[Source material — start]

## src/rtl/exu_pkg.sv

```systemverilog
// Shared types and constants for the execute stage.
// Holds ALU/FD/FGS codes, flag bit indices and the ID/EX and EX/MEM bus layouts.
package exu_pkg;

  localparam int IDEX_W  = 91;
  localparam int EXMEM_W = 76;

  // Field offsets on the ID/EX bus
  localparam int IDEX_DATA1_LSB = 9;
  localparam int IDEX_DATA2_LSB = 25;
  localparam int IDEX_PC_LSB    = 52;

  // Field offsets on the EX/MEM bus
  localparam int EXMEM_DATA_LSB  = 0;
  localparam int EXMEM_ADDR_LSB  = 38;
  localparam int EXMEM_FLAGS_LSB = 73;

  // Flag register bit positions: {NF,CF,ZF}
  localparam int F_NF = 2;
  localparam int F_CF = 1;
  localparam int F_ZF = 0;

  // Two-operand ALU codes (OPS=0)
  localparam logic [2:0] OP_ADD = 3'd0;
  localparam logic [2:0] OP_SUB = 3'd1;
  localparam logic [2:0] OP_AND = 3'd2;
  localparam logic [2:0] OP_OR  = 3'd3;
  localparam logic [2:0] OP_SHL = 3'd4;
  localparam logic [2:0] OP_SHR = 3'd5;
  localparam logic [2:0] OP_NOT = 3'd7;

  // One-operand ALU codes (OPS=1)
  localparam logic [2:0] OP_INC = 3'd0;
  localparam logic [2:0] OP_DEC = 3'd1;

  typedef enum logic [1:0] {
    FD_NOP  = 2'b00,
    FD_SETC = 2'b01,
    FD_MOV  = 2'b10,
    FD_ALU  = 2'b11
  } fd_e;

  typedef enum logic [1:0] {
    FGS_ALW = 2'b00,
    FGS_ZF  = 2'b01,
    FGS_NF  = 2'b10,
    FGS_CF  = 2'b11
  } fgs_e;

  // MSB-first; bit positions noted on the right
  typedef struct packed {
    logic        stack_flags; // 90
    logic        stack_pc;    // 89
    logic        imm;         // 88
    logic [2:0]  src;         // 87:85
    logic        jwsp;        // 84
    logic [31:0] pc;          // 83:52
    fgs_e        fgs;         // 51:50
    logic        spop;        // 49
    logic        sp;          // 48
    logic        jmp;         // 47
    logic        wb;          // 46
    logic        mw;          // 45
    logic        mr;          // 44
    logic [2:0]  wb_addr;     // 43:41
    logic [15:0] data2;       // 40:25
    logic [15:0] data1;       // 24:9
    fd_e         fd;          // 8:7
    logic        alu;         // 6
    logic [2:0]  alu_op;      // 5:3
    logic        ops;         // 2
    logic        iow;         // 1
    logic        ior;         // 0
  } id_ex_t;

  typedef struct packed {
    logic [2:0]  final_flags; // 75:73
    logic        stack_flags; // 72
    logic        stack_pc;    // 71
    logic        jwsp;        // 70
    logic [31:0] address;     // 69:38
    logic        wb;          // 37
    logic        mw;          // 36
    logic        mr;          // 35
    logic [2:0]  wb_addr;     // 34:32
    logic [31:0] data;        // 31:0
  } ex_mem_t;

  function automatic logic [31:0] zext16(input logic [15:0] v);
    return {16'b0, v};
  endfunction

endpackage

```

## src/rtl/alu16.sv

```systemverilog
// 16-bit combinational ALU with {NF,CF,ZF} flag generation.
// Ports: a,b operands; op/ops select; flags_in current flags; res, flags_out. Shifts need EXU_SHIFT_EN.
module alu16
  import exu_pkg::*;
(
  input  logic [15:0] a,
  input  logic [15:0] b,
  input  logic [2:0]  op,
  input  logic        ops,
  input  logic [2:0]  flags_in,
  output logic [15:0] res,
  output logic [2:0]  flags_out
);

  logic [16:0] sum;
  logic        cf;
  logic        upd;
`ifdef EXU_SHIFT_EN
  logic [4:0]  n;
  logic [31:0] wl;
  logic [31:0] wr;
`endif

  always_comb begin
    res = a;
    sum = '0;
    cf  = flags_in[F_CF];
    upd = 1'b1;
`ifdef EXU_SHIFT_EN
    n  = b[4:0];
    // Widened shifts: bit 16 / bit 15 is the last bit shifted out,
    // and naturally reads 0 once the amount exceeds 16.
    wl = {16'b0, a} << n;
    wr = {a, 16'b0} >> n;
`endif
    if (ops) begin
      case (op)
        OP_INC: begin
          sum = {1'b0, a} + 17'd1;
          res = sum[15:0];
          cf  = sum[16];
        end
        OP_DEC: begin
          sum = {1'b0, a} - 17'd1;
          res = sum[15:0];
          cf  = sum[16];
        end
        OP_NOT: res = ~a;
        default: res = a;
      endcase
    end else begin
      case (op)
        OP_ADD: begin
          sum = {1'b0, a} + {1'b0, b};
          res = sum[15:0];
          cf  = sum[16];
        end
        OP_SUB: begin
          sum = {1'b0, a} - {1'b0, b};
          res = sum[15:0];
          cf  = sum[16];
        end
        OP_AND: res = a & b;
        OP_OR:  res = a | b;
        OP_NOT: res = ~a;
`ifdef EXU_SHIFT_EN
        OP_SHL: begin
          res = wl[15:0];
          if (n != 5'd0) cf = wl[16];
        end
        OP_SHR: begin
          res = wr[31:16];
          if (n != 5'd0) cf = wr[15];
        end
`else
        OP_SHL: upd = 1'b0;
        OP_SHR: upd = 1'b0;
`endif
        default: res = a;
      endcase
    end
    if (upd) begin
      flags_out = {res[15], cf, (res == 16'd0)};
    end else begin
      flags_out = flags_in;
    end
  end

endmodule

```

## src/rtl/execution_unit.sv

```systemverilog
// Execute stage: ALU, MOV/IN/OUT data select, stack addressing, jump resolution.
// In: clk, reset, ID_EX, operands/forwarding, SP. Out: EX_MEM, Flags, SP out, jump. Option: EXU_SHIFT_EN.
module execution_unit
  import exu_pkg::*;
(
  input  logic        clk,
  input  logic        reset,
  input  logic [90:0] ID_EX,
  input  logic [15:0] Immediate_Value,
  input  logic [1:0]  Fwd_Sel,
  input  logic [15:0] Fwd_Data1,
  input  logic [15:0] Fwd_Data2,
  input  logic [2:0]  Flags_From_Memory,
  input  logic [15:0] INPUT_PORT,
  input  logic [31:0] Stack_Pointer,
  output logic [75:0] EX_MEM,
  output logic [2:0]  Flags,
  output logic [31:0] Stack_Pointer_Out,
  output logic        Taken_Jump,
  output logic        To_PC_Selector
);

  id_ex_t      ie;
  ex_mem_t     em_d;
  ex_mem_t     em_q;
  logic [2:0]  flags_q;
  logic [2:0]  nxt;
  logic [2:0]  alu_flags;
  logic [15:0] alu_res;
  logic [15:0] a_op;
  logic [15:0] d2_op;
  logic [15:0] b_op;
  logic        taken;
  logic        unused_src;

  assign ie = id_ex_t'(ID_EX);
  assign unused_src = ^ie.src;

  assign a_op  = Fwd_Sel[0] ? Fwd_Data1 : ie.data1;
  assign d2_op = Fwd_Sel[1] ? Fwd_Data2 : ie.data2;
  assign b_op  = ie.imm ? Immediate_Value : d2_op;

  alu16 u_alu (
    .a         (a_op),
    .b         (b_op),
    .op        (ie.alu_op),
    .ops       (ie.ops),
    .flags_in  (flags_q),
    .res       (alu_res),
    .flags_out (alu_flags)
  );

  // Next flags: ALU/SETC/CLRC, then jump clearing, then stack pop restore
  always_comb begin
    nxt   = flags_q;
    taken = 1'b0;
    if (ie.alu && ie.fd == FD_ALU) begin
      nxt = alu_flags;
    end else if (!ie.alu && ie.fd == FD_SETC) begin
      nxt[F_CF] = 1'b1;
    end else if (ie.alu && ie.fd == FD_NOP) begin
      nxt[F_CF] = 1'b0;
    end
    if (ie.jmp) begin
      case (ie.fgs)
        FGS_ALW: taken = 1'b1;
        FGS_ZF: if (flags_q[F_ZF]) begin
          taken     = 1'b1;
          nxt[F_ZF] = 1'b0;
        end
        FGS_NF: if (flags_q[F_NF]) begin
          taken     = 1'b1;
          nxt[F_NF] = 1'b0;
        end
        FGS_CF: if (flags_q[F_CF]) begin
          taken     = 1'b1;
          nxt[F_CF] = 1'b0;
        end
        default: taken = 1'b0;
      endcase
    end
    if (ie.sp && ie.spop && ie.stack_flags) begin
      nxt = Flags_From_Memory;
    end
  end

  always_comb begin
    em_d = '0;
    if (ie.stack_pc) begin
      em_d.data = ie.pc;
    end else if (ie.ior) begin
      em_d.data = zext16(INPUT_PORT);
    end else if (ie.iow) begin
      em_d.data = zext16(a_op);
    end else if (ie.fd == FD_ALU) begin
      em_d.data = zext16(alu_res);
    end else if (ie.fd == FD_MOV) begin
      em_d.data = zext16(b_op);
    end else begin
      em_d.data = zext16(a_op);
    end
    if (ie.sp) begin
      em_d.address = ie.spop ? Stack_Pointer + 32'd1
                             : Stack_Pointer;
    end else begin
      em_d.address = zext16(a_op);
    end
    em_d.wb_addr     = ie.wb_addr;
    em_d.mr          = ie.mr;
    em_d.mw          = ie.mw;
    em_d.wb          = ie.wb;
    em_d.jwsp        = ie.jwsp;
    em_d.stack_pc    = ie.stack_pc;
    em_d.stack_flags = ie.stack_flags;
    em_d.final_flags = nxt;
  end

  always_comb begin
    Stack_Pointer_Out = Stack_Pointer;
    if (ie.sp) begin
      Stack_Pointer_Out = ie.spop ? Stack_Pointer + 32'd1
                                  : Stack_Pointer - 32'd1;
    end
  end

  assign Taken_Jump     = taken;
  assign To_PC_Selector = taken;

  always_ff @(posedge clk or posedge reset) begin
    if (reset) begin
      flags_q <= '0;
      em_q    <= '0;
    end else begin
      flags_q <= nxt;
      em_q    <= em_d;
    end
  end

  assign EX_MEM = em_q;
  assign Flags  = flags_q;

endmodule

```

[Source material — finish]

● Task: Copy each line of the records above that carries the word "offsets".

● Response:
  // Field offsets on the ID/EX bus
  // Field offsets on the EX/MEM bus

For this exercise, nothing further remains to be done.